What needs to be done
Your answer should consist of the lines in the data below that contain "global".

********************

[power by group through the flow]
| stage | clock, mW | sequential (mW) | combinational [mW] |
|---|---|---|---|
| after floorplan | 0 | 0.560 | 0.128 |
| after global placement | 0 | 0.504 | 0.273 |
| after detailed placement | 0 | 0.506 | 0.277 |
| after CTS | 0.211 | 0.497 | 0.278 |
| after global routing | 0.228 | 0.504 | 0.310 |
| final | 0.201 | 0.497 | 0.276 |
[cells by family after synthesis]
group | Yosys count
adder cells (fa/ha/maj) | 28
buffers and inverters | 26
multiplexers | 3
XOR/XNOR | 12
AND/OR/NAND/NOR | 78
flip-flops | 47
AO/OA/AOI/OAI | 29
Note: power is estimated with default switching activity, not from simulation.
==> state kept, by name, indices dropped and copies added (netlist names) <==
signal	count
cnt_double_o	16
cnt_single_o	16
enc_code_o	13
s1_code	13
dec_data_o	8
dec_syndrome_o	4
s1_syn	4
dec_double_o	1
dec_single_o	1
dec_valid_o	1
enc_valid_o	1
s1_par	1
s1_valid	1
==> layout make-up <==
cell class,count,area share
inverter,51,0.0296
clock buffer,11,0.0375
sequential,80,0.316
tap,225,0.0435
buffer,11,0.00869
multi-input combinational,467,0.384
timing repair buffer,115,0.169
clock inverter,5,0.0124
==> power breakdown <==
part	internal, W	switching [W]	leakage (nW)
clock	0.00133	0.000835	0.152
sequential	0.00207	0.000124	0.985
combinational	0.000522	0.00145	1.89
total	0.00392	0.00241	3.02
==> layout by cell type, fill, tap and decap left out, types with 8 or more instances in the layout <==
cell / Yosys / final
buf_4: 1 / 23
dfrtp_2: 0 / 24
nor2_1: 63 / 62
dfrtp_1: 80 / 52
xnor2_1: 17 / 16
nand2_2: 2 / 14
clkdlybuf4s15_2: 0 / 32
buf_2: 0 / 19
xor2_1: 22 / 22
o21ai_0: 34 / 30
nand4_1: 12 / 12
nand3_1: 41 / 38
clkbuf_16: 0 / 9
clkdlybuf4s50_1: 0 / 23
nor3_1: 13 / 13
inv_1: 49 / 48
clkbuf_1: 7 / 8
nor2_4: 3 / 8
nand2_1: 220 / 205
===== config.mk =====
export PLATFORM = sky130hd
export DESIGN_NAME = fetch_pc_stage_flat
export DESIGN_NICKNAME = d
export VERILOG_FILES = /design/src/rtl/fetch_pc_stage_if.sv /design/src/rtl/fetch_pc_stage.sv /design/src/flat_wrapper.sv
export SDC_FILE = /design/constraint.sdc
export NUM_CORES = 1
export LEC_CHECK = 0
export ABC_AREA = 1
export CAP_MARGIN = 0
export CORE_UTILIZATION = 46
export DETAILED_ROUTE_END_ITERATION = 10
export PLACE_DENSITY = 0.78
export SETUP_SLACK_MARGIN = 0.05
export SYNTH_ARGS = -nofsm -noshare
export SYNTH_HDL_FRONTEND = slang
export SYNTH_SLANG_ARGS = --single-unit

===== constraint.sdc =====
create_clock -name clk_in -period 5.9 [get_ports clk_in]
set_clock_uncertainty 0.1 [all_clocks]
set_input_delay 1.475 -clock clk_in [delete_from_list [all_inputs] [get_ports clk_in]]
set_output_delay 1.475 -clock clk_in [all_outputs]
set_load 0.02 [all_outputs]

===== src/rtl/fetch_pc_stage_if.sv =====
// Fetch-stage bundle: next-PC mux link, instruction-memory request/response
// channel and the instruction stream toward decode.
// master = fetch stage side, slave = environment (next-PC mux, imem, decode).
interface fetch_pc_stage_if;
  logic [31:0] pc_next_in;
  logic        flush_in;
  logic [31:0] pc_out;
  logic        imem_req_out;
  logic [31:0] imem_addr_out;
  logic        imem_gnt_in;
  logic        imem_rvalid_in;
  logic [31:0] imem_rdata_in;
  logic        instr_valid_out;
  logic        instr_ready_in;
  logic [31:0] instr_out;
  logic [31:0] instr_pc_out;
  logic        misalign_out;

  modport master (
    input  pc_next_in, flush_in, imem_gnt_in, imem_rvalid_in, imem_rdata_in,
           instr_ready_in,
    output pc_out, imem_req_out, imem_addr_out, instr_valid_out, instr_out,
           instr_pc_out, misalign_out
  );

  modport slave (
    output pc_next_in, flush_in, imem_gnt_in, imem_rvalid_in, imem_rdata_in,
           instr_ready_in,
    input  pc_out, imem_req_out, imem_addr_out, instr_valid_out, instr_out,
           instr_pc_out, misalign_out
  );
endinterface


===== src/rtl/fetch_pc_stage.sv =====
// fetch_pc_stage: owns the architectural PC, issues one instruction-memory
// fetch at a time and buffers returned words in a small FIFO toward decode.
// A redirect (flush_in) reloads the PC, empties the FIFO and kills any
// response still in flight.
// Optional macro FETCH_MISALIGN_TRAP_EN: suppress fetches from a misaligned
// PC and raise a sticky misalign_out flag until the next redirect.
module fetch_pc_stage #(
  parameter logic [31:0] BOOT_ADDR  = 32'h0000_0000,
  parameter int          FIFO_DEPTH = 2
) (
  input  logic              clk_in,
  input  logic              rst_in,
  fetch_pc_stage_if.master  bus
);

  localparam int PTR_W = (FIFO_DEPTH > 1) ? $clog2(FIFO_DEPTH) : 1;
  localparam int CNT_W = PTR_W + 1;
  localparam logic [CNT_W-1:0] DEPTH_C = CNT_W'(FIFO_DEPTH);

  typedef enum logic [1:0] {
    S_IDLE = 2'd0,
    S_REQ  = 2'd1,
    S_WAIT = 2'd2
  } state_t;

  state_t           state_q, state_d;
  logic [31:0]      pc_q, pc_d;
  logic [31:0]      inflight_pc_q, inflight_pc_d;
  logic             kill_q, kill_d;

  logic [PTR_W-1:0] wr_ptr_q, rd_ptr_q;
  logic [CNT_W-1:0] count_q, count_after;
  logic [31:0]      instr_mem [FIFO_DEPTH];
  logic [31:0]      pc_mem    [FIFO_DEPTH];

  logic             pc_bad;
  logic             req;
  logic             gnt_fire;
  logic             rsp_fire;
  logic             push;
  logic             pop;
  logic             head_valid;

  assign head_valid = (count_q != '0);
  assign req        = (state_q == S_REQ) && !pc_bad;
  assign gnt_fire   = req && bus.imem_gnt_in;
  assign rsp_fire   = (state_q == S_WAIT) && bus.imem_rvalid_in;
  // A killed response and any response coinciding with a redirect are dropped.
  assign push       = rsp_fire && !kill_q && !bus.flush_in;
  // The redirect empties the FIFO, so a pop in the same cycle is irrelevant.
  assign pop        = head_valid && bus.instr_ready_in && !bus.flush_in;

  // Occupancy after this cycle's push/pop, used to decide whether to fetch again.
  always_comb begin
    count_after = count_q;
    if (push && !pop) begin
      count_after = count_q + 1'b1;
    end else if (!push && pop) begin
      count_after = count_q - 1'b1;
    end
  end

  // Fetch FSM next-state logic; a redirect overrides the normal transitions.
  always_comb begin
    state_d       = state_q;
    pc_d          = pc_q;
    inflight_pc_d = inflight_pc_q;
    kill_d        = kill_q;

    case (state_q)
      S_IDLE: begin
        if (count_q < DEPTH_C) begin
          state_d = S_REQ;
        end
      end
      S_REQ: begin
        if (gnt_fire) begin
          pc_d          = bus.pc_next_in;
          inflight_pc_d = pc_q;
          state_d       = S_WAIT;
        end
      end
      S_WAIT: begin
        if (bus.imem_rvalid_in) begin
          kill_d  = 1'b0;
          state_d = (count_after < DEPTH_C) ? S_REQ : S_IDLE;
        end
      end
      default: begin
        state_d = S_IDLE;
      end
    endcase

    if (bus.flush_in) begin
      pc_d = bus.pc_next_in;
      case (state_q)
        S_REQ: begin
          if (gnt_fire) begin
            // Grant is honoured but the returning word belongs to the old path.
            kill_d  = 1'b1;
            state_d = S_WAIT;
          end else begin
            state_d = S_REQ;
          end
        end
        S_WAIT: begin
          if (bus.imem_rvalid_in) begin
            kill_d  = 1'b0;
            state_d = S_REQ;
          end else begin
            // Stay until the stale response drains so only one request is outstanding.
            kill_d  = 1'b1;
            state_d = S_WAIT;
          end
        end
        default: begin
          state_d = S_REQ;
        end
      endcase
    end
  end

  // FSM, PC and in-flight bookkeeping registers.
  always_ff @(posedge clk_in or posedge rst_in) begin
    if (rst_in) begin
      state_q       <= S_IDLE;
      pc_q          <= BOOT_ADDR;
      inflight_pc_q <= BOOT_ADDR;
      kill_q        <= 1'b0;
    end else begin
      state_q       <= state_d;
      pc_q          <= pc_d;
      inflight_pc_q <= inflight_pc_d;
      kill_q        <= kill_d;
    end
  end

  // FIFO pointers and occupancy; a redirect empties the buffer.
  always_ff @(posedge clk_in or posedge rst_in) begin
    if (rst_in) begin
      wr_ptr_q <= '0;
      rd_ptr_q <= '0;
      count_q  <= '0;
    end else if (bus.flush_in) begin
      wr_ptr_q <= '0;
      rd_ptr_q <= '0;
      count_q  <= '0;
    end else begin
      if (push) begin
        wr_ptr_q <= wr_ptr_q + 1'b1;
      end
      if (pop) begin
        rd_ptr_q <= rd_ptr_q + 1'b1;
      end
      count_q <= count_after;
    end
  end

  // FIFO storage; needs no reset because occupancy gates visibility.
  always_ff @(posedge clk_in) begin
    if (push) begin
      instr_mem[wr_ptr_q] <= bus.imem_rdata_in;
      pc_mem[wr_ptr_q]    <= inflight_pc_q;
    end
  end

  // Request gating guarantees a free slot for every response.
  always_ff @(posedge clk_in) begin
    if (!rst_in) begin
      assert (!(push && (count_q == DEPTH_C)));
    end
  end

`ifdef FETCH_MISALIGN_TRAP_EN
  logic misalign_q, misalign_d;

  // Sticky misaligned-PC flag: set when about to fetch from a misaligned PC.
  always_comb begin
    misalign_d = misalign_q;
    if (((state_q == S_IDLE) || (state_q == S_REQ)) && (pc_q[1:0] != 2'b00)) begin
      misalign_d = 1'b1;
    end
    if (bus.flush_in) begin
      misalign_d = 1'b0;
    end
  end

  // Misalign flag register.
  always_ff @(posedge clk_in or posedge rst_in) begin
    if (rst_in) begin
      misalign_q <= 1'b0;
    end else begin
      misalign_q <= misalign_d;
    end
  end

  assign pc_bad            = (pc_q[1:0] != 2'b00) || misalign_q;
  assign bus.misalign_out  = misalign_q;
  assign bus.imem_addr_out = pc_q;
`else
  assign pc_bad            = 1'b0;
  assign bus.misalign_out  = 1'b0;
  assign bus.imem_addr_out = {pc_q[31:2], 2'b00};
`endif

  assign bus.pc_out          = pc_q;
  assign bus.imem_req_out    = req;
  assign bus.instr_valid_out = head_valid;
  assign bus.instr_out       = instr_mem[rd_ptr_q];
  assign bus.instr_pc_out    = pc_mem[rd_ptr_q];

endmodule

********************

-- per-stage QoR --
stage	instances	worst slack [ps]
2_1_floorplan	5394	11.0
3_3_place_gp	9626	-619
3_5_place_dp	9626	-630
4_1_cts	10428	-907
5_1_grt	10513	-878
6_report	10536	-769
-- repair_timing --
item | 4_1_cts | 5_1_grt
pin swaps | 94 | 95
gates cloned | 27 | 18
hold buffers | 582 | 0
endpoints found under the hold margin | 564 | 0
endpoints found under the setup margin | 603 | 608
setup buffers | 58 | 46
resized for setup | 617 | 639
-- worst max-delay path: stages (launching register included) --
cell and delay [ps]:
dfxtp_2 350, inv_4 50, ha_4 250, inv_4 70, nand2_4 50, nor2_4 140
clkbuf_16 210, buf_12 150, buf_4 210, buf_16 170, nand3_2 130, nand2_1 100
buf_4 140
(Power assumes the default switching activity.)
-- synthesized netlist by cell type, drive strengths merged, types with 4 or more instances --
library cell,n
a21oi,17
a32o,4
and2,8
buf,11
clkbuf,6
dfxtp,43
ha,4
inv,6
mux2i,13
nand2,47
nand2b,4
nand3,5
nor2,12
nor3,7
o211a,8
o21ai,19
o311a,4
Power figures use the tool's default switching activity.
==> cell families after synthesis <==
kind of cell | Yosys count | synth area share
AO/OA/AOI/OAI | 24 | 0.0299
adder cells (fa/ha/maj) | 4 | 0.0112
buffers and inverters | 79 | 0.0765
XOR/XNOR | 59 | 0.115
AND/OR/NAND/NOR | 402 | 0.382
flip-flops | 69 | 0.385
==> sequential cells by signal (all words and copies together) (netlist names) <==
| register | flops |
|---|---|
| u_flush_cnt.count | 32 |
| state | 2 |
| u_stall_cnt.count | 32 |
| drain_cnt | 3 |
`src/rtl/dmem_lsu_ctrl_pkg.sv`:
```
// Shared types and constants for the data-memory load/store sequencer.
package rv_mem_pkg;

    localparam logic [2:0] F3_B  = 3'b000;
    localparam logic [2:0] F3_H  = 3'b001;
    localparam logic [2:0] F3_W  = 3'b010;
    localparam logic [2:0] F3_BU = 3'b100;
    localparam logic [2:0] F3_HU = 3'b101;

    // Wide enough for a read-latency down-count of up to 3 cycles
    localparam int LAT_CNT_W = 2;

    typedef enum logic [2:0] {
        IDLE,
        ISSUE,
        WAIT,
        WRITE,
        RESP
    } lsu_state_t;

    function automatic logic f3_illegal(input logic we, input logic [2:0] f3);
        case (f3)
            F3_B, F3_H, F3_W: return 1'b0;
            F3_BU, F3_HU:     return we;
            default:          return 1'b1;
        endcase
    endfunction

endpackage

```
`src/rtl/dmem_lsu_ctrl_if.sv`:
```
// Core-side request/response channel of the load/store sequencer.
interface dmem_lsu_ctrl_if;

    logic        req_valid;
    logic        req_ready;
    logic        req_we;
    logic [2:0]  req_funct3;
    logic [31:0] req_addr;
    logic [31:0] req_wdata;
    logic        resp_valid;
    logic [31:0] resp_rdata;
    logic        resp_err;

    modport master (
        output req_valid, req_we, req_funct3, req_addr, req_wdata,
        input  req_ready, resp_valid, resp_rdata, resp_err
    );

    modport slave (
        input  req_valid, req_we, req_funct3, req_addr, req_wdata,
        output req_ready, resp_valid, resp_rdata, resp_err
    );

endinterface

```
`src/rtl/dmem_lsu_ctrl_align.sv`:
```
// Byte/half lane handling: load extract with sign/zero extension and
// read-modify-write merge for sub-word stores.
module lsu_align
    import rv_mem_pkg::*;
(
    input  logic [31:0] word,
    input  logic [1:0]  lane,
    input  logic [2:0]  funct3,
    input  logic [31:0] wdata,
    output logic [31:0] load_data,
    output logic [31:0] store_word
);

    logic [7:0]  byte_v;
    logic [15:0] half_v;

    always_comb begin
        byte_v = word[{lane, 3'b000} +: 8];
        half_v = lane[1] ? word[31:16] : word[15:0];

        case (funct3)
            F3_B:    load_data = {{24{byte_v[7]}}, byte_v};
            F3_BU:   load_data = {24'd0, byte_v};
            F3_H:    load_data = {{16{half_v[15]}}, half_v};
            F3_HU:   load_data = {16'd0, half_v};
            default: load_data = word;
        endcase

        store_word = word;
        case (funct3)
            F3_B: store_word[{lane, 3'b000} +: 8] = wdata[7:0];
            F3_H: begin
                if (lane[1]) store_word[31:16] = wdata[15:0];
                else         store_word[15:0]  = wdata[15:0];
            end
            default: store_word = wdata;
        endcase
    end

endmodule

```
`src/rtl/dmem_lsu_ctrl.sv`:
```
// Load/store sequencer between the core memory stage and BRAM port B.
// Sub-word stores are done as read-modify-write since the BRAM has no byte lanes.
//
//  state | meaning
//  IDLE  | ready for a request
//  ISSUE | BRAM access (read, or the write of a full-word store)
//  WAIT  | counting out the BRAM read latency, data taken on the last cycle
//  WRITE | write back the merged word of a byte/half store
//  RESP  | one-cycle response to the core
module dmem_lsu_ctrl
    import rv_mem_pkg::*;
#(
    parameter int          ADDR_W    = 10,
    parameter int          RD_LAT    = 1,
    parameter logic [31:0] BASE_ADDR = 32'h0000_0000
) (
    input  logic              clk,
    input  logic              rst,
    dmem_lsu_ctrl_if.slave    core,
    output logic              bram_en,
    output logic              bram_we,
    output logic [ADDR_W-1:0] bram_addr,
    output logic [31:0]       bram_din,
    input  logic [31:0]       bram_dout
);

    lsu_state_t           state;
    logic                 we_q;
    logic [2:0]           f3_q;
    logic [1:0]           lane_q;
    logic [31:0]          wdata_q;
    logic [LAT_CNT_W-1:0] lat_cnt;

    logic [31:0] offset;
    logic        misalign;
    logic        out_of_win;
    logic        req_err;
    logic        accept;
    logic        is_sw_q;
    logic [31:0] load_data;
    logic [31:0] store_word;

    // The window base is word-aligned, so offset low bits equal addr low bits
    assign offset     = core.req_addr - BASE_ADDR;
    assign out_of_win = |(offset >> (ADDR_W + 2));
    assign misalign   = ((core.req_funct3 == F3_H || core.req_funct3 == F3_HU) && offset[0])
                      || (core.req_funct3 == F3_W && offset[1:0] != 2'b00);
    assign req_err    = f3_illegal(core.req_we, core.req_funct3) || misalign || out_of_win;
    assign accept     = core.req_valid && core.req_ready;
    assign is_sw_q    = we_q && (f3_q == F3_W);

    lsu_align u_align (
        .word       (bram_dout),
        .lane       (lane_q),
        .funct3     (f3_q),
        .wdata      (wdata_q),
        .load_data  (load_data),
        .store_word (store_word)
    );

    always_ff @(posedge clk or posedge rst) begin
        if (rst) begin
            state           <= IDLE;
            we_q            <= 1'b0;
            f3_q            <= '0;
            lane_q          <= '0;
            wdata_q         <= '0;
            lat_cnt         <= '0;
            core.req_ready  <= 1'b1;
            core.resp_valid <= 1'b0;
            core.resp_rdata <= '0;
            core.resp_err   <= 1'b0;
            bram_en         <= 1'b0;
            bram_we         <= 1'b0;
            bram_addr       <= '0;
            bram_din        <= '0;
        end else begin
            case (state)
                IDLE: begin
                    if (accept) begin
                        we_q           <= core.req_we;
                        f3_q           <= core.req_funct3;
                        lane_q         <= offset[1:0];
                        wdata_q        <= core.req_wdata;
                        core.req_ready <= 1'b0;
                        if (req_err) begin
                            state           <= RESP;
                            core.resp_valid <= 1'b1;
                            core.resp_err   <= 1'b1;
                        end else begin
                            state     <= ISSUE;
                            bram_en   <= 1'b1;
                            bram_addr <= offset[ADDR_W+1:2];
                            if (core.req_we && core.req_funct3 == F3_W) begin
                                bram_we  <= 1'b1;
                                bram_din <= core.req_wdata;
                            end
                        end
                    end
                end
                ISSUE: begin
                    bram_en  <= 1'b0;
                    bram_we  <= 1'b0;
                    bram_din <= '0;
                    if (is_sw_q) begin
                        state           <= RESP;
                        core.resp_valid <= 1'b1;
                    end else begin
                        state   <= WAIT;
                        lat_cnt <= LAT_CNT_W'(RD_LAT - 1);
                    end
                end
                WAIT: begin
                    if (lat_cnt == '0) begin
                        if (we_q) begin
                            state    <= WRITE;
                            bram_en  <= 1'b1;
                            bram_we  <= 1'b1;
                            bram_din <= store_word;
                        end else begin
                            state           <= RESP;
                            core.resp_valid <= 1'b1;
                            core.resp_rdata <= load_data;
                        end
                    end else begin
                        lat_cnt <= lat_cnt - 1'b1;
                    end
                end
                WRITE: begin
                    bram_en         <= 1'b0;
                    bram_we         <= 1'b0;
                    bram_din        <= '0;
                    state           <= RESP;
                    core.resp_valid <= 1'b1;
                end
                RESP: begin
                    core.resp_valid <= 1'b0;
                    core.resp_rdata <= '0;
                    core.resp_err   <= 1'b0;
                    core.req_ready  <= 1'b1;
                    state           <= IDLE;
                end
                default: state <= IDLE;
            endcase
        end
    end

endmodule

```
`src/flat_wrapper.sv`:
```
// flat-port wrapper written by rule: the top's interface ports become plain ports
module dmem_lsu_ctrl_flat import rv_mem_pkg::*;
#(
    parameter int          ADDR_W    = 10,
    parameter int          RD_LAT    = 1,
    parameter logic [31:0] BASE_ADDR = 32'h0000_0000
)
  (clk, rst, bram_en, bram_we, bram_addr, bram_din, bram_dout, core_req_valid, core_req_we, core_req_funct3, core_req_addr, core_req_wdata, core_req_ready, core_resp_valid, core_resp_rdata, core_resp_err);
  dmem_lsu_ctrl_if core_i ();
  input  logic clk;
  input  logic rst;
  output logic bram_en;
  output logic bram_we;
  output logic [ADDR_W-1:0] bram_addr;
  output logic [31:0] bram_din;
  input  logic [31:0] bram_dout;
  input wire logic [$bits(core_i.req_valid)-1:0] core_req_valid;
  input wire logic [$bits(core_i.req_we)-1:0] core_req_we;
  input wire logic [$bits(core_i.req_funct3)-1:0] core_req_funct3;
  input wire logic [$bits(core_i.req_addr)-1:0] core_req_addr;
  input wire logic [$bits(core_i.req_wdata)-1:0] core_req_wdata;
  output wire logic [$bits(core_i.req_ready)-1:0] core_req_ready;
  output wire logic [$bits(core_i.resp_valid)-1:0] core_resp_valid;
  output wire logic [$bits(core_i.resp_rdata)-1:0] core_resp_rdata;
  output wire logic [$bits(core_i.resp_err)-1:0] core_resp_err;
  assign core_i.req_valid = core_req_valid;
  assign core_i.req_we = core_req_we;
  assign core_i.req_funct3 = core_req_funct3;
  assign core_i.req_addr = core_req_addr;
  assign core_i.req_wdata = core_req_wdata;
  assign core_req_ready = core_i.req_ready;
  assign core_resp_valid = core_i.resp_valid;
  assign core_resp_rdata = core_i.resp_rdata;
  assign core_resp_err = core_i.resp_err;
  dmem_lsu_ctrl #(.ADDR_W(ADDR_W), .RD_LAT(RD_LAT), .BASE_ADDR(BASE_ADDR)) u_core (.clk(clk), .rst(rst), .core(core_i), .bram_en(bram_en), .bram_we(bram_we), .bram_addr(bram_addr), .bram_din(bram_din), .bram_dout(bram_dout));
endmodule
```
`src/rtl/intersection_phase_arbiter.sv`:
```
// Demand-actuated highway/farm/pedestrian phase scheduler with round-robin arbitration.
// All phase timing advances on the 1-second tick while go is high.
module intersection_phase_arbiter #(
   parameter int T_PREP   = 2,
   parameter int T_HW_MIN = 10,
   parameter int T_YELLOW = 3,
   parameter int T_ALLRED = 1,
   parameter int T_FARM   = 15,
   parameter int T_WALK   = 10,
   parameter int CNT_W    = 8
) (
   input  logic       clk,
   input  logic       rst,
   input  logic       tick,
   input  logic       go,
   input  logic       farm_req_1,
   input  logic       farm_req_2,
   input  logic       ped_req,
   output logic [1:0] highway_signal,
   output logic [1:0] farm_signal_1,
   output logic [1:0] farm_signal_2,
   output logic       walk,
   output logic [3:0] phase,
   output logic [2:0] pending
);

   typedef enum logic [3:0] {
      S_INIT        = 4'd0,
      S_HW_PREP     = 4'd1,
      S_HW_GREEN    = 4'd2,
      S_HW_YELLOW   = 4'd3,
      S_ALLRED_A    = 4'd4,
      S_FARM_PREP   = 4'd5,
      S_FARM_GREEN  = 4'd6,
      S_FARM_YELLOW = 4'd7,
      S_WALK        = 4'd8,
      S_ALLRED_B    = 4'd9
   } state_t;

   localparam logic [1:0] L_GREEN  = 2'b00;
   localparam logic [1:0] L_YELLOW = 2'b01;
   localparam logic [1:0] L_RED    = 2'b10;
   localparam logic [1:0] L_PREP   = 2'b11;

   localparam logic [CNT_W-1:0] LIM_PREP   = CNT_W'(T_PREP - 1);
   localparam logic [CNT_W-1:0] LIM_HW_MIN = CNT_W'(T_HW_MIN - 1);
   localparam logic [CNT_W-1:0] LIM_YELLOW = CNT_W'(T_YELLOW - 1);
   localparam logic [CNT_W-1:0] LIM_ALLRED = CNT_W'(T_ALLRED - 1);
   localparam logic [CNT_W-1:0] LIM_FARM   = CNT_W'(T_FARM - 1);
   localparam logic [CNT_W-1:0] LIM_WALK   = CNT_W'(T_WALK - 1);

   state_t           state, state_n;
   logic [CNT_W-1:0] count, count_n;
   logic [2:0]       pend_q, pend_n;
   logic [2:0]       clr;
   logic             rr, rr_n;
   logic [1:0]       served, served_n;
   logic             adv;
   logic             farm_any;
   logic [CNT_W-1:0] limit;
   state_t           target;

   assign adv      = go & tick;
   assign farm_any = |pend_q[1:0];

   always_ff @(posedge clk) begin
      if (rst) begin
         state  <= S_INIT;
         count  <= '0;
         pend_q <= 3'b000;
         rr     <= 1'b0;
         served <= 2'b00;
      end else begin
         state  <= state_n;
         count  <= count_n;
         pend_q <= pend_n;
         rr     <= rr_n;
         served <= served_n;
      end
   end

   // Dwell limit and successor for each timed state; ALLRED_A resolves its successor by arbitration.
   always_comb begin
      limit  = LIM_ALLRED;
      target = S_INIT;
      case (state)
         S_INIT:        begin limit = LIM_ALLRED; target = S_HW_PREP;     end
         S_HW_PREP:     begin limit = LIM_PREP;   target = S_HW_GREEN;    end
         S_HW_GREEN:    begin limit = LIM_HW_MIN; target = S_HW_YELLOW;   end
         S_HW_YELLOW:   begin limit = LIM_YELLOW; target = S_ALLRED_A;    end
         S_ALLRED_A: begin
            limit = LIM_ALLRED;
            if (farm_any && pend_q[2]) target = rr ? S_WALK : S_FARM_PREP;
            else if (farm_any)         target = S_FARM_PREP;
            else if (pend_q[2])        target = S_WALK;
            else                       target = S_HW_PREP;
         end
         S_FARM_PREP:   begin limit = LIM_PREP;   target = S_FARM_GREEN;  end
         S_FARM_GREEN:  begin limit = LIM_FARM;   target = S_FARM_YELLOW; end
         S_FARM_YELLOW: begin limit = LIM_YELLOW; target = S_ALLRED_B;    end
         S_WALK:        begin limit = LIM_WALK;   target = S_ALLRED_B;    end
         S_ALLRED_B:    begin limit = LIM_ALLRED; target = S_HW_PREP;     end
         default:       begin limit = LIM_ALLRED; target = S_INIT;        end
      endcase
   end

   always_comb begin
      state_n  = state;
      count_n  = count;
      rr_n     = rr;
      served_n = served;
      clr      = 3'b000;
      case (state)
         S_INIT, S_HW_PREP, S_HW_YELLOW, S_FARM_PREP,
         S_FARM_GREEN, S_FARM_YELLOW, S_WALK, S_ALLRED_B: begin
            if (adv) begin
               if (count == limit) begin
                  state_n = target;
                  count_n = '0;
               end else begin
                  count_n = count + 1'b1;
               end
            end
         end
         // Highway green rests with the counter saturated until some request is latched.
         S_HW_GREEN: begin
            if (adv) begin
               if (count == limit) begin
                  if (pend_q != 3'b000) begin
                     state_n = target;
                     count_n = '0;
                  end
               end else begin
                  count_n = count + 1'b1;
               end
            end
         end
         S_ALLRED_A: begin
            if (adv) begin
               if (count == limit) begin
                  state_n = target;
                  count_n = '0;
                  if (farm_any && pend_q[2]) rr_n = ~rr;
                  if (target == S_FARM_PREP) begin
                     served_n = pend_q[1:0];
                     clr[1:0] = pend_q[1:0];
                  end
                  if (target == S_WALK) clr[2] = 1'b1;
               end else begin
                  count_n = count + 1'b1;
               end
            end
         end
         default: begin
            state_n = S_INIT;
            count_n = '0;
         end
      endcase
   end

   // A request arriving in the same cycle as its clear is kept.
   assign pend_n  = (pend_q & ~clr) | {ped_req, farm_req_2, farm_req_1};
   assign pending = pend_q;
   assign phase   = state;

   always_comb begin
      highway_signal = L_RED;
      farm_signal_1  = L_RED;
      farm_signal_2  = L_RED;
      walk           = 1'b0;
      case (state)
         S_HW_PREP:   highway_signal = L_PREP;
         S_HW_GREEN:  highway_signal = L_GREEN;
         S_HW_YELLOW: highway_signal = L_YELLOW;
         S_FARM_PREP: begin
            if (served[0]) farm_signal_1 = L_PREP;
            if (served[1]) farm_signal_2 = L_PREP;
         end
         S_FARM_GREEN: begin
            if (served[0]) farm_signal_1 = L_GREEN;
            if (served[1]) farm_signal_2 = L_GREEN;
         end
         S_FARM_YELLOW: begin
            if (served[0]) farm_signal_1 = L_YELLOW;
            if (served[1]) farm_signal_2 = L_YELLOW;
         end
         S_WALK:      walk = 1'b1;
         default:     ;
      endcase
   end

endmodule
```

********************

Output
| after global placement | 0 | 0.504 | 0.273 |
| after global routing | 0.228 | 0.504 | 0.310 |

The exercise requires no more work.